Не менее пагубен для Гоголя, я думаю, был его своеобразный «фатализм»: всякий совершившийся факт был для него «ко благу» и происходил в конце концов от Бога. Весь путь своей жизни он считал провиденциально оправданным; свое проповедническое служение он считал внушенным Богом, т. к. по его мнению всё, что вдохновлено добрыми намерениями, непременно происходит от Бога. Так же и все устроение России и даже отделение Западной Церкви от Православной он считал провиденциальными. Каждый поставлен Богом на своем месте, а цари суть посредники между Богом и народами. Гоголь слишком легко «абсолютизировал» и возводил к Богу то, что на самом деле зависело от него самого или от людей и истории.

Эгоцентризм и провиденциализм Гоголя имели большое значение в укреплении его морализма. Поскольку проповедь своих идей он считал провиденциальной, он считал себя вправе всем их навязывать. По той же причине он считал священным всё, что он одобрял в русской жизни или в своих советах соотечественникам, хотя бы дело шло о самом сомнительном (крепостное право) или о самом мелочном («кучки денег», в «Чем может быть жена для мужа», в «Переписке»). Сам, будучи сосредоточен в последние пятнадцать лет своей жизни исключительно на религии, морали и искусстве, Гоголь считал себя вправе игнорировать остальные области жизни, как будто бы неважные и даже вредные (напр., светское просвещение, государственные реформы, всю современную ему жизнь и даже богословие).

Гоголь был гениальным писателем, вдохновленным высокими идеалами христианского идеализма.
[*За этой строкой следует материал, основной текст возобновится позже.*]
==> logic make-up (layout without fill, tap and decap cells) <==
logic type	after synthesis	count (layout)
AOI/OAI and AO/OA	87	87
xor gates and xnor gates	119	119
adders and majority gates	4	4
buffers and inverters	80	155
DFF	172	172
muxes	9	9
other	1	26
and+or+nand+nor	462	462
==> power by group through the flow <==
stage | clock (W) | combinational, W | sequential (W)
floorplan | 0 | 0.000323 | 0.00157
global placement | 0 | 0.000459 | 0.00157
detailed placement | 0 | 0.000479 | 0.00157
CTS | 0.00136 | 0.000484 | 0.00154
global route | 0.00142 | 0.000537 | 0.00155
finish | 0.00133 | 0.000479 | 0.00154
Все художественные произведения его были сразу прославлены и никогда никем не оспаривались. Гоголь правильно понял высочайшие идеалы христианства; ошибкой его было ложное понимание Провидения (т. е. игнорирование свободы и «человеческого фактора» в жизни и истории) и самоуверенный эгоцентризм. Христианство в жизни совпало для него с морализмом, который фактически и погубил Гоголя и его дело. Художественный талант Гоголя никогда не ослабевал: художественно воплотить такие типы, как Костанжогло, или сделать их убедительными идейно было одинаково объективно невозможно. Гоголь, тем не менее, старался это сделать в течение десяти лет, несмотря на сожжение «Мертвых Душ» в 1845 г. и полный провал «Переписки». Когда же он признал себя побежденным и уничтожил свое творение, которое никакое чудо не могло сделать удачным, он очевидно решил, что вся жизнь его более не нужна и Провидению угодно, чтобы он умер. Костанжоглы не только погубили Гоголя, но они испортили и все его христианское мировоззрение. Поэтому мне кажется трудным признать в Гоголе «апостола и пророка Православия», как это делает о. В. Зеньковский. Православие не есть ни морализм, ни романтизм, ни «священный застой». Добрые намерения Гоголя бесспорны, но великое дело его заключается не в его идейной и нравственной проповеди, а в художественных творениях и в его понимании искусства.

* * *

1

Проф. прот. В. Зеньковский. «Н. В. Гоголь». Париж. 1061.

2

Мне кажется, у Гоголя был интерес к богослужению: иначе, почему бы он написал книгу о литургии (которую, кстати, тоже почему-то сжег) и постоянно посещал богослужения?

3

Хозяйственная проблема вряд ли была для Гоголя центральной (хотя и очень важной): такой проблемой скорее было для него служение всех Богу, Церкви и государству в христианском духе.

4

См., например, «Русский Помещик», в «Переписке», или письмо к сестре Ольге, от мая 1846 г.

5

Напр., Гоголь был долго в наилучших отношениях со своей старшей сестрой и подарил ей даже 5500 руб. на свадьбу. Но потом довел ее до ропота своими фарисейскими наставлениями (см. письма к матери от II – 1838 и XII – 1841). Узнав о ее ропоте, Гоголь прекратил навсегда ей писать, когда же она умерла, он в чрезвычайно длинном письме матери уделил смерти сестры несколько холодных строк и поручил ее душу небесному заступлению покойной сестры имп. Николая I-гo!


Источник: Верховской С.С. О Гоголе : По поводу книги прот. Зеньковского о Н.В. Гоголе // Новый журнал. 1961. Кн. 66 С. 260-266.